Which lines in the data below contain the string "placement"? Show each one.

Start of Block

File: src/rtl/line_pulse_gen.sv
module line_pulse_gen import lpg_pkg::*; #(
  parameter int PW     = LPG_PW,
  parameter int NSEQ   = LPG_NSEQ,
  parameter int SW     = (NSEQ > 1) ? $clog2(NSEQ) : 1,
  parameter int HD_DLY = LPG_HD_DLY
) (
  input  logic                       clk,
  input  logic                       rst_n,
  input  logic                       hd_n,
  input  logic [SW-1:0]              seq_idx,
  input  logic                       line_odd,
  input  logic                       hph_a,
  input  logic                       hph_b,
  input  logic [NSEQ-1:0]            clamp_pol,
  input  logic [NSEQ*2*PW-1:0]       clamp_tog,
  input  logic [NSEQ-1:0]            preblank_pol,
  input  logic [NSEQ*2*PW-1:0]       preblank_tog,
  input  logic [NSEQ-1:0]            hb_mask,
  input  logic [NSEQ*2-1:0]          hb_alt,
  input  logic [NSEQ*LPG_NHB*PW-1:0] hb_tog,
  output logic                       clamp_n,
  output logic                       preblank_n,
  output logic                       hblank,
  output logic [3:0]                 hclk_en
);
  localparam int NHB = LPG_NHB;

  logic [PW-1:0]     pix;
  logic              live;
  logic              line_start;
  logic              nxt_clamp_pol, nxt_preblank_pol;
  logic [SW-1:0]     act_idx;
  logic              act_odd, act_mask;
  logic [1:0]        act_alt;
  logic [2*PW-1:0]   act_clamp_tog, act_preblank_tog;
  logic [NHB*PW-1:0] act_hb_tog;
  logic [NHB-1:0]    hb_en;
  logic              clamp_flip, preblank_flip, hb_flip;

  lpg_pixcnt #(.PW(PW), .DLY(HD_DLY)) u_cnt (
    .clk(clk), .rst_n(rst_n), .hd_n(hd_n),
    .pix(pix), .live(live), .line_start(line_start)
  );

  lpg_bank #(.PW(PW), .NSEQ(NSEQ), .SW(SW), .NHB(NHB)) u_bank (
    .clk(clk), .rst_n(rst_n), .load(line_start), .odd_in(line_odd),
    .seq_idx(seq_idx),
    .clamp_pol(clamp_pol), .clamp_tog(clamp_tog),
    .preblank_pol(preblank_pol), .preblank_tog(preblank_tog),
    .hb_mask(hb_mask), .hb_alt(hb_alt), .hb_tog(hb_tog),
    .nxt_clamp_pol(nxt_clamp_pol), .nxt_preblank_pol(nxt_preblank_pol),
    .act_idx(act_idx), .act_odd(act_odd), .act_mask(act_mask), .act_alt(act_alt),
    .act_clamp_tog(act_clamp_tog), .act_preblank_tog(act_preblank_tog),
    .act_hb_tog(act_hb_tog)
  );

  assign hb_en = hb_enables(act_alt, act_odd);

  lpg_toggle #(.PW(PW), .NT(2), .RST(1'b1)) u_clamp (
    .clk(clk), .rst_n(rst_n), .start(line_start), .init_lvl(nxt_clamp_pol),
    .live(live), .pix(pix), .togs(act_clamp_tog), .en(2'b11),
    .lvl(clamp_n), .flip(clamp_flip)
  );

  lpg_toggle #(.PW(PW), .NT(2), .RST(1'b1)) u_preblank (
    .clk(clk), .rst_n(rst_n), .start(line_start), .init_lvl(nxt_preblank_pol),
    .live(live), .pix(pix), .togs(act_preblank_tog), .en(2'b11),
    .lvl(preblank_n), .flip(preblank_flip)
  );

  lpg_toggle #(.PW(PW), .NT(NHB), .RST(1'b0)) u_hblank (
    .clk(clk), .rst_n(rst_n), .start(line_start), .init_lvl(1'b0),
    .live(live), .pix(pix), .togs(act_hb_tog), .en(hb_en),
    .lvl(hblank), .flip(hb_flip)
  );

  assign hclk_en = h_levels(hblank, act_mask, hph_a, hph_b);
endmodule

End of Block
Start of Block

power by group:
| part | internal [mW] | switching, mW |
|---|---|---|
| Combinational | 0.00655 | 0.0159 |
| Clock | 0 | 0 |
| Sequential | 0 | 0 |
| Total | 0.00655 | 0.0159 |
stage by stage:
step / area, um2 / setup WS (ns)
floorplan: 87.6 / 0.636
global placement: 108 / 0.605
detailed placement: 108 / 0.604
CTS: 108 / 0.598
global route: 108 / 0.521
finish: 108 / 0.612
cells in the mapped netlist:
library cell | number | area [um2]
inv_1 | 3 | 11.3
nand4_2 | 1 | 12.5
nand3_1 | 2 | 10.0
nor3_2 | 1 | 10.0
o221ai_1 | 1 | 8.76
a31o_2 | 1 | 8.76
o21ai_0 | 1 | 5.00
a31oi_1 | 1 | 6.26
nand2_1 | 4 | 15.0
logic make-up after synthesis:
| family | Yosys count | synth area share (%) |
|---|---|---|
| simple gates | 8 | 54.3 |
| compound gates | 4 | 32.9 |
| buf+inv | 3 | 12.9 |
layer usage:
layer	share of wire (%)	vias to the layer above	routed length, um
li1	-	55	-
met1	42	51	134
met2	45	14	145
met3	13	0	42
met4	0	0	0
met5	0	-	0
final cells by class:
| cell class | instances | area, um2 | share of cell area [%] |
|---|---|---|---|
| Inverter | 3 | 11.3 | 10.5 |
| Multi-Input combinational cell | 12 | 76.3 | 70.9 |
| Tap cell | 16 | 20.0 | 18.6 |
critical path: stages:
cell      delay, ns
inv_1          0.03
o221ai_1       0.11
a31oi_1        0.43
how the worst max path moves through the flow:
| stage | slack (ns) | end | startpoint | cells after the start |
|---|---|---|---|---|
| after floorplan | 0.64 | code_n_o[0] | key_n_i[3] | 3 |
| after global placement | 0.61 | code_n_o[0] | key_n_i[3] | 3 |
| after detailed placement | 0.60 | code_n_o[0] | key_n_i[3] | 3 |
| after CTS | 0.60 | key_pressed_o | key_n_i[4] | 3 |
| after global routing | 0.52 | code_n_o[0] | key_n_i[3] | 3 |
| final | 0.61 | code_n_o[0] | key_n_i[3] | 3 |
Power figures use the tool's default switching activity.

End of Block
Start of Block

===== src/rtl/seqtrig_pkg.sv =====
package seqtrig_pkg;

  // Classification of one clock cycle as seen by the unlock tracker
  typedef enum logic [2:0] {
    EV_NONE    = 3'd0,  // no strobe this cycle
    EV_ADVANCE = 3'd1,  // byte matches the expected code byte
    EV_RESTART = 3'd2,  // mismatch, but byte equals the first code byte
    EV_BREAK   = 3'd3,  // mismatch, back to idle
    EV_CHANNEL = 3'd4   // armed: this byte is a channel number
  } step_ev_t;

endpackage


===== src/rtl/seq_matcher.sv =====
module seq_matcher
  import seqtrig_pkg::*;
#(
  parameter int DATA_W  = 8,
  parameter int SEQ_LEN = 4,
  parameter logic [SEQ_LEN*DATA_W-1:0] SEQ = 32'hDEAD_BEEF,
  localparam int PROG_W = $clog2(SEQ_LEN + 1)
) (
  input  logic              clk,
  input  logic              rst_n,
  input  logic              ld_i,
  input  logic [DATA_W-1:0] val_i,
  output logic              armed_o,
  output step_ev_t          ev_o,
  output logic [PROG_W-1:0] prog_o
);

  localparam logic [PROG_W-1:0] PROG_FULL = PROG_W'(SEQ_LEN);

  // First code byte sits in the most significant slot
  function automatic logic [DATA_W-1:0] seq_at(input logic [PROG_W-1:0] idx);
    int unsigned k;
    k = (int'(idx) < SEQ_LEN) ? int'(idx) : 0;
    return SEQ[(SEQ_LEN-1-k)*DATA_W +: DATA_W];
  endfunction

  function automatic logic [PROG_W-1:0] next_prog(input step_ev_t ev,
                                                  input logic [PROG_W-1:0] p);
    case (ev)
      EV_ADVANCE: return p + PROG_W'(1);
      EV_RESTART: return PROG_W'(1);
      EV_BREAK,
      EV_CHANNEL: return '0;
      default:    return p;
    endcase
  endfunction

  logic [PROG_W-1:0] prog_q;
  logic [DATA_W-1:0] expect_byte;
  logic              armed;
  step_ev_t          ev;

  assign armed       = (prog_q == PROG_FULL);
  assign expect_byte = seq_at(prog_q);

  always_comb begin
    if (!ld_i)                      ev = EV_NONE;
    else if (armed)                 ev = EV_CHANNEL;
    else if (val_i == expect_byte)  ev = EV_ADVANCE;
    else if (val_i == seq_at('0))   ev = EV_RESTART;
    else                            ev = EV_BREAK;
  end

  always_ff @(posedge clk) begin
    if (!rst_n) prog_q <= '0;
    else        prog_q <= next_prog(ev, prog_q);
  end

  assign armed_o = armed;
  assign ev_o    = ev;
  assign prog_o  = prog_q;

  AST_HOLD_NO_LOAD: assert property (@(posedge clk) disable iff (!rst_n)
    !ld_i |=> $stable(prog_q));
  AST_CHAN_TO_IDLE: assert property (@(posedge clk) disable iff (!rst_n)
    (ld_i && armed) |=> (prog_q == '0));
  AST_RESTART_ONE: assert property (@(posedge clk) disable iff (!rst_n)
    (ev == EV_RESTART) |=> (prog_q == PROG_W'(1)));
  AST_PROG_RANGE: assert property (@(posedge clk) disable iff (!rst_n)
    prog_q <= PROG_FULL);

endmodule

End of Block

- [Your response]:
global placement: 108 / 0.605
detailed placement: 108 / 0.604
| after global placement | 0.61 | code_n_o[0] | key_n_i[3] | 3 |
| after detailed placement | 0.60 | code_n_o[0] | key_n_i[3] | 3 |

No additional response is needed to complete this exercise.